What started out as unbearably muggy day--90 felt like 110--ended up with a slight breeze and drier air when a front came through today. Friends and I had dinner on the porch--green pea soup (to use the kids word, "Awesome!"), a chicken fruit salad that was really different but oh so good, deviled eggs in which I departed from the usual and used coarse mustard, added minced capers and sherry vinegar--came out much heartier than most deviled eggs, and a loaf of sunflower bread that Jean brought. A nice relaxed evening.
I'm almost buried in postings on the Sister in Crime blog but some are so interesting, and sometimes they feature an author on a blog and there's a link. I read one by a woman who was doing unsatisfying work--I can't remember what--and said she "followed the artist's way and went back to the dream" of her childhood. That rang a bell--I remember the book, which was about removing the blocks to creativity, and I think following your childhood dream was part of it. It occurred to me how lucky I am--I've been following my childhood dream of writing for about 30 years now. So maybe it doesn't matter that I never made The New York Times bestseller list. I've been happy with what I've been doing--and I have every intention of keeping on doing it and getting better, looking for new avenues to explore.

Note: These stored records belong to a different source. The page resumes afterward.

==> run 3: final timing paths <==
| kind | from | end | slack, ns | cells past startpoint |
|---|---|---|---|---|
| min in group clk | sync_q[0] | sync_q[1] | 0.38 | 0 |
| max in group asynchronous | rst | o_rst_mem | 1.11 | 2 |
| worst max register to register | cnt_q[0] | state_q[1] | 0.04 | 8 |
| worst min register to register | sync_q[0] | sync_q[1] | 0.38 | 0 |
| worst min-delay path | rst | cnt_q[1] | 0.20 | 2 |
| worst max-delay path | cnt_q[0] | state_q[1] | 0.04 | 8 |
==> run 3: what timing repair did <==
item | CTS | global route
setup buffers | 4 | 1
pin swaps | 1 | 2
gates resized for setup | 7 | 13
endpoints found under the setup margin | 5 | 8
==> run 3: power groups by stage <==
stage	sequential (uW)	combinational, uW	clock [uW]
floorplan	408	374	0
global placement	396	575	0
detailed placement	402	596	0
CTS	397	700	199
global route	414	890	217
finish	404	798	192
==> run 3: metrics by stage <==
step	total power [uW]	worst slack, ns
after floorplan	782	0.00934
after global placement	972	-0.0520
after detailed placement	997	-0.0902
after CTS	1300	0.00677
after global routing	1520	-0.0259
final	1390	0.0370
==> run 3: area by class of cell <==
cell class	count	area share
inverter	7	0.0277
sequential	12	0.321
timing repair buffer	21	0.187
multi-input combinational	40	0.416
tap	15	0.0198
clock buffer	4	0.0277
File: src/flat_wrapper.sv
// flat-port wrapper written by rule: the top's interface ports become plain ports
module fp_op_scheduler_flat 
#(
  parameter int W   = 32,
  parameter int LAT = 2
)
  (clk, rst, bus_req0_valid, bus_req0_op, bus_req0_a, bus_req0_b, bus_req1_valid, bus_req1_op, bus_req1_a, bus_req1_b, bus_req0_ready, bus_req1_ready, bus_dp_a, bus_dp_b, bus_dp_en, bus_dp_cmp, bus_dp_numr, bus_dp_nums, bus_dp_num, bus_rsp_valid, bus_rsp_id, bus_rsp_op, bus_rsp_data, bus_busy, bus_rsp_ready);
  fp_op_scheduler_if #(.W(W)) bus_i ();
  input logic clk;
  input logic rst;
  input wire logic [$bits(bus_i.req0_valid)-1:0] bus_req0_valid;
  input wire logic [$bits(bus_i.req0_op)-1:0] bus_req0_op;
  input wire logic [$bits(bus_i.req0_a)-1:0] bus_req0_a;
  input wire logic [$bits(bus_i.req0_b)-1:0] bus_req0_b;
  input wire logic [$bits(bus_i.req1_valid)-1:0] bus_req1_valid;
  input wire logic [$bits(bus_i.req1_op)-1:0] bus_req1_op;
  input wire logic [$bits(bus_i.req1_a)-1:0] bus_req1_a;
  input wire logic [$bits(bus_i.req1_b)-1:0] bus_req1_b;
  output wire logic [$bits(bus_i.req0_ready)-1:0] bus_req0_ready;
  output wire logic [$bits(bus_i.req1_ready)-1:0] bus_req1_ready;
  output wire logic [$bits(bus_i.dp_a)-1:0] bus_dp_a;
  output wire logic [$bits(bus_i.dp_b)-1:0] bus_dp_b;
  output wire logic [$bits(bus_i.dp_en)-1:0] bus_dp_en;
  input wire logic [$bits(bus_i.dp_cmp)-1:0] bus_dp_cmp;
  input wire logic [$bits(bus_i.dp_numr)-1:0] bus_dp_numr;
  input wire logic [$bits(bus_i.dp_nums)-1:0] bus_dp_nums;
  input wire logic [$bits(bus_i.dp_num)-1:0] bus_dp_num;
  output wire logic [$bits(bus_i.rsp_valid)-1:0] bus_rsp_valid;
  output wire logic [$bits(bus_i.rsp_id)-1:0] bus_rsp_id;
  output wire logic [$bits(bus_i.rsp_op)-1:0] bus_rsp_op;
  output wire logic [$bits(bus_i.rsp_data)-1:0] bus_rsp_data;
  output wire logic [$bits(bus_i.busy)-1:0] bus_busy;
  input wire logic [$bits(bus_i.rsp_ready)-1:0] bus_rsp_ready;
  assign bus_i.req0_valid = bus_req0_valid;
  assign bus_i.req0_op = bus_req0_op;
  assign bus_i.req0_a = bus_req0_a;
  assign bus_i.req0_b = bus_req0_b;
  assign bus_i.req1_valid = bus_req1_valid;
  assign bus_i.req1_op = bus_req1_op;
  assign bus_i.req1_a = bus_req1_a;
  assign bus_i.req1_b = bus_req1_b;
  assign bus_req0_ready = bus_i.req0_ready;
  assign bus_req1_ready = bus_i.req1_ready;
  assign bus_dp_a = bus_i.dp_a;
  assign bus_dp_b = bus_i.dp_b;
  assign bus_dp_en = bus_i.dp_en;
  assign bus_i.dp_cmp = bus_dp_cmp;
  assign bus_i.dp_numr = bus_dp_numr;
  assign bus_i.dp_nums = bus_dp_nums;
  assign bus_i.dp_num = bus_dp_num;
  assign bus_rsp_valid = bus_i.rsp_valid;
  assign bus_rsp_id = bus_i.rsp_id;
  assign bus_rsp_op = bus_i.rsp_op;
  assign bus_rsp_data = bus_i.rsp_data;
  assign bus_busy = bus_i.busy;
  assign bus_i.rsp_ready = bus_rsp_ready;
  fp_op_scheduler #(.W(W), .LAT(LAT)) u_core (.clk(clk), .rst(rst), .bus(bus_i));
endmodule
File: config.mk
export PLATFORM = sky130hd
export DESIGN_NAME = imem_loader_flat
export DESIGN_NICKNAME = d
export VERILOG_FILES = /design/src/rtl/imem_loader_pkg.sv /design/src/rtl/imem_loader_if.sv /design/src/rtl/imem_loader.sv /design/src/flat_wrapper.sv
export SDC_FILE = /design/constraint.sdc
export NUM_CORES = 1
export LEC_CHECK = 0
export ABC_AREA = 0
export BUFFER_PORTS_ARGS = -buffer_cell sky130_fd_sc_hd__buf_2
export CAP_MARGIN = 30
export CORE_UTILIZATION = 54
export DETAILED_ROUTE_END_ITERATION = 12
export PLACE_DENSITY = 0.74
export REMOVE_ABC_BUFFERS = 1
export SYNTH_ARGS = -nofsm -noshare
export SYNTH_HDL_FRONTEND = slang
export SYNTH_SLANG_ARGS = --single-unit
File: constraint.sdc
create_clock -name clk -period 4.2 [get_ports clk]
set_input_delay 0.63 -clock clk [delete_from_list [all_inputs] [get_ports clk]]
set_output_delay 0.63 -clock clk [all_outputs]
set_load 0.005 [all_outputs]
File: src/rtl/imem_loader_pkg.sv
// Shared types and sizing for the boot-time instruction memory loader.
// MEM_BYTES is the single source of truth for instruction memory capacity.
package imem_loader_pkg;

    localparam int unsigned ADDR_W    = 32;
    localparam int unsigned LEN_W     = 32;
    localparam int unsigned DATA_W    = 8;
    localparam int unsigned LEN_BYTES = 4;
    localparam int unsigned IDX_W     = $clog2(LEN_BYTES);
    localparam int unsigned MEM_BYTES = 2**16;

    typedef enum logic [2:0] {
        IDLE,
        LEN,
        DATA,
        DONE,
        ERR
    } loader_state_t;

endpackage

File: src/rtl/imem_loader_if.sv
// Loader bus: stream input handshake, byte write port to imem, and status.
// The slave modport is the loader; the master modport is its environment.
interface imem_loader_if #(
    parameter int unsigned ADDRESS_WIDTH = imem_loader_pkg::ADDR_W
);
    import imem_loader_pkg::*;

    logic                     start;
    logic                     in_valid;
    logic [DATA_W-1:0]        in_data;
    logic                     in_ready;
    logic                     wr_en;
    logic [ADDRESS_WIDTH-1:0] wr_addr;
    logic [DATA_W-1:0]        wr_data;
    logic                     cpu_hold;
    logic                     done;
    logic                     err;

    modport master (
        output start, in_valid, in_data,
        input  in_ready, wr_en, wr_addr, wr_data, cpu_hold, done, err
    );

    modport slave (
        input  start, in_valid, in_data,
        output in_ready, wr_en, wr_addr, wr_data, cpu_hold, done, err
    );

endinterface

File: src/rtl/imem_loader.sv
// Length-prefixed byte stream loader: writes payload into imem from address 0
// while holding the CPU in reset until the whole program is in place.
module imem_loader #(
    parameter int unsigned ADDRESS_WIDTH = imem_loader_pkg::ADDR_W,
    parameter int unsigned MEM_BYTES     = imem_loader_pkg::MEM_BYTES
) (
    input logic          clk,
    input logic          rst,
    imem_loader_if.slave bus
);
    import imem_loader_pkg::*;

    loader_state_t            state_q, state_d;
    logic [IDX_W-1:0]         idx_q, idx_d;
    logic [LEN_W-1:0]         len_q, len_d, len_shift;
    logic [ADDRESS_WIDTH-1:0] cnt_q, cnt_d;
    logic [ADDRESS_WIDTH-1:0] wr_addr_q, wr_addr_d;
    logic [DATA_W-1:0]        wr_data_q, wr_data_d;
    logic                     wr_en_q, wr_en_d;
    logic                     in_ready_q, in_ready_d;
    logic                     cpu_hold_q, cpu_hold_d;
    logic                     done_q, done_d;
    logic                     err_q, err_d;
    logic                     xfer;

    assign xfer = bus.in_valid && in_ready_q;

    // Next-state, length assembly, write port and status flags.
    always_comb begin
        state_d   = state_q;
        idx_d     = idx_q;
        len_d     = len_q;
        cnt_d     = cnt_q;
        wr_en_d   = 1'b0;
        wr_addr_d = wr_addr_q;
        wr_data_d = wr_data_q;
        len_shift = len_q;
        len_shift[DATA_W*idx_q +: DATA_W] = bus.in_data;

        case (state_q)
            IDLE, DONE, ERR: begin
                if (bus.start) begin
                    state_d = LEN;
                    idx_d   = '0;
                    len_d   = '0;
                    cnt_d   = '0;
                end
            end
            LEN: begin
                if (xfer) begin
                    len_d = len_shift;
                    idx_d = idx_q + IDX_W'(1);
                    if (idx_q == IDX_W'(LEN_BYTES - 1)) begin
                        if (len_shift == '0) begin
                            state_d = DONE;
                        end else if (len_shift > LEN_W'(MEM_BYTES)) begin
                            state_d = ERR;
                        end else begin
                            state_d = DATA;
                        end
                    end
                end
            end
            DATA: begin
                if (xfer) begin
                    wr_en_d   = 1'b1;
                    wr_addr_d = cnt_q;
                    wr_data_d = bus.in_data;
                    cnt_d     = cnt_q + ADDRESS_WIDTH'(1);
                    if (cnt_q == ADDRESS_WIDTH'(len_q) - ADDRESS_WIDTH'(1)) begin
                        state_d = DONE;
                    end
                end
            end
            default: state_d = IDLE;
        endcase

        // Flags follow the state being entered so they are plain flops.
        in_ready_d = (state_d == LEN) || (state_d == DATA);
        cpu_hold_d = (state_d == LEN) || (state_d == DATA) || (state_d == ERR);
        done_d     = (state_d == DONE);
        err_d      = (state_d == ERR);
    end

    always_ff @(posedge clk) begin
        if (rst) begin
            state_q    <= IDLE;
            idx_q      <= '0;
            len_q      <= '0;
            cnt_q      <= '0;
            wr_en_q    <= 1'b0;
            wr_addr_q  <= '0;
            wr_data_q  <= '0;
            in_ready_q <= 1'b0;
            cpu_hold_q <= 1'b0;
            done_q     <= 1'b0;
            err_q      <= 1'b0;
        end else begin
            state_q    <= state_d;
            idx_q      <= idx_d;
            len_q      <= len_d;
            cnt_q      <= cnt_d;
            wr_en_q    <= wr_en_d;
            wr_addr_q  <= wr_addr_d;
            wr_data_q  <= wr_data_d;
            in_ready_q <= in_ready_d;
            cpu_hold_q <= cpu_hold_d;
            done_q     <= done_d;
            err_q      <= err_d;
        end
    end

    assign bus.in_ready = in_ready_q;
    assign bus.wr_en    = wr_en_q;
    assign bus.wr_addr  = wr_addr_q;
    assign bus.wr_data  = wr_data_q;
    assign bus.cpu_hold = cpu_hold_q;
    assign bus.done     = done_q;
    assign bus.err      = err_q;

endmodule

File: src/flat_wrapper.sv
// flat-port wrapper written by rule: the top's interface ports become plain ports
module imem_loader_flat import imem_loader_pkg::*;
#(
    parameter int unsigned ADDRESS_WIDTH = imem_loader_pkg::ADDR_W,
    parameter int unsigned MEM_BYTES     = imem_loader_pkg::MEM_BYTES
)
  (clk, rst, bus_start, bus_in_valid, bus_in_data, bus_in_ready, bus_wr_en, bus_wr_addr, bus_wr_data, bus_cpu_hold, bus_done, bus_err);
  imem_loader_if #(.ADDRESS_WIDTH(ADDRESS_WIDTH)) bus_i ();
  input logic clk;
  input logic rst;
  input wire logic [$bits(bus_i.start)-1:0] bus_start;
  input wire logic [$bits(bus_i.in_valid)-1:0] bus_in_valid;
  input wire logic [$bits(bus_i.in_data)-1:0] bus_in_data;
  output wire logic [$bits(bus_i.in_ready)-1:0] bus_in_ready;
  output wire logic [$bits(bus_i.wr_en)-1:0] bus_wr_en;
  output wire logic [$bits(bus_i.wr_addr)-1:0] bus_wr_addr;
  output wire logic [$bits(bus_i.wr_data)-1:0] bus_wr_data;
  output wire logic [$bits(bus_i.cpu_hold)-1:0] bus_cpu_hold;
  output wire logic [$bits(bus_i.done)-1:0] bus_done;
  output wire logic [$bits(bus_i.err)-1:0] bus_err;
  assign bus_i.start = bus_start;
  assign bus_i.in_valid = bus_in_valid;
  assign bus_i.in_data = bus_in_data;
  assign bus_in_ready = bus_i.in_ready;
  assign bus_wr_en = bus_i.wr_en;
  assign bus_wr_addr = bus_i.wr_addr;
  assign bus_wr_data = bus_i.wr_data;
  assign bus_cpu_hold = bus_i.cpu_hold;
  assign bus_done = bus_i.done;
  assign bus_err = bus_i.err;
  imem_loader #(.ADDRESS_WIDTH(ADDRESS_WIDTH), .MEM_BYTES(MEM_BYTES)) u_core (.clk(clk), .rst(rst), .bus(bus_i));
endmodule
# Word level (Yosys, flattened, before mapping)
# Cells that the tools add are included.
# W data, S select, Z words.
# word_totals
out_inout_bits	45
elab_cells	62
regBits	114
# classes
n_eq_ne	13
n_reduce_logical	12
order_cmp	1
n_addsub	4
muxes	18
n_bitwise	1
shift	2
# op_table
operator	n
$pmux W32 S2	2
$mux W32	3
$neg A5 Y34	1
$shift A8 B34 Y32 const A	1
$shiftx A8 B34 Y32	1
$add A32 B1 Y32 const B	1
$bwmux W32	1
$eq A32 B32 Y1	1
$gt A32 B17 Y1 const B	1
$logic_not A32 Y1	1
$sub A32 B1 Y32 const B	1
$mux W3	7
$eq A3 B2 Y1 const B	4
$pmux W3 S3	1
$eq A3 B1 Y1 const B	2
$eq A3 B3 Y1 const B	2
$reduce_and A3 Y1	2
$mux W2	2
$ne A2 B1 Y1 const B	2
$pmux W2 S2	1
$reduce_bool A2 Y1	2
$logic_not A3 Y1	1
$reduce_or A3 Y1	1
$add A2 B1 Y2 const B	1
other kinds (8)	9

# Logic depth before layout (Yosys ltp)
# Gate-level depths: netlist of the first run.
# logic_depth
depth_word	12
ltp_mapped	13
ltp_nobuf	11

# Worst setup path after synthesis of the first run
# No wires, ideal clock.
# synth_path
kind	reg2reg
start	register u_core.len_q[0]
end	register u_core.cpu_hold_q, in the netlist u_core.bus.cpu_hold
path_buffers	2
t_arrival_ps	2923
stages_incl_launch_ff	13
t_required_ps	4081
slack_ps	1158
period_less_slack_ps	3042
path_cell_list	dfxtp_1 inv_1 ha_1 or4b_1 clkbuf_1 clkbuf_1 nor4_1 mux2i_1 a31oi_1 a211oi_1 nand4_1 o31a_1 o221a_1
# synth_via
elab_chain_len	10
elab_cells_between_ends	17
cone_classes	1 x add/sub; 1 x order compare; 4 x eq/ne; 8 x mux; 3 x reduce/logical
# synth_rtl
item	line	rtl
start: declaration	imem_loader.sv:15	logic [LEN_W-1:0] len_q, len_d, len_shift;
start signal: assignment	imem_loader.sv:101	len_q <= len_d;
branches (longest 6 deep; another with $sub A32 B1 Y32)	n/a	
$pmux W3 S3 (*)	imem_loader.sv:40	case (state_q)
$eq A3 B1 Y1 / $eq A3 B2 Y1 (equally long branches)	imem_loader.sv:80	cpu_hold_d = (state_d == LEN) || (state_d == DATA) || (state_d == ERR);
$logic_or A1 B1 Y1	imem_loader.sv:80	
$logic_or A1 B1 Y1 (*)	imem_loader.sv:80	
end signal: assignment	imem_loader.sv:107	cpu_hold_q <= cpu_hold_d;
end: declaration	imem_loader.sv:21	logic cpu_hold_q, cpu_hold_d;
# Every way passes the cells marked *.
# A chain may end at the register's enable or synchronous reset.

# Worst setup path after layout of the first run
# Same ends and word-level chain as after synthesis.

Maybe all this optimism comes from having had another yoga lesson. One of the things I am learning (not that two lessons make me an expert) is that yoga encourages you to listen to your body. Today I was more tired, my muscles tending to quiver on exertion. We talked about it, and I realized I'd made a made dash through Central Market--miles of walking, I swear; okay, one mile?--and then had been in the kitchen cooking for two hours. Still I worked hard in the lesson and could easily balance to do Warrior One and Warrior Two, which I couldn't do the week before. And I did a side kneeling plank, which I found very hard so I was proud of myself. But I couldn't do Standing Dog, which I'd done the week before. I figured after all that cooking and the work at yoga, I had earned a nap--and had a nice, lazy one. But then that Standing Dog business was making me mad--went back and did it once, up in position and right back down to crash, literally, on the floor. So I went to feed the living dog in the back yard, came back and tried again. Held the pose for ten seconds twice, and "walked" myself back to a standing position. Pretty proud! Of course, one of the things Elizabeth repeats during the lesson is not to judge yourself, to accept yourself, and be proud of what you're doing. And there I am, Miss Compuslive striving for goals!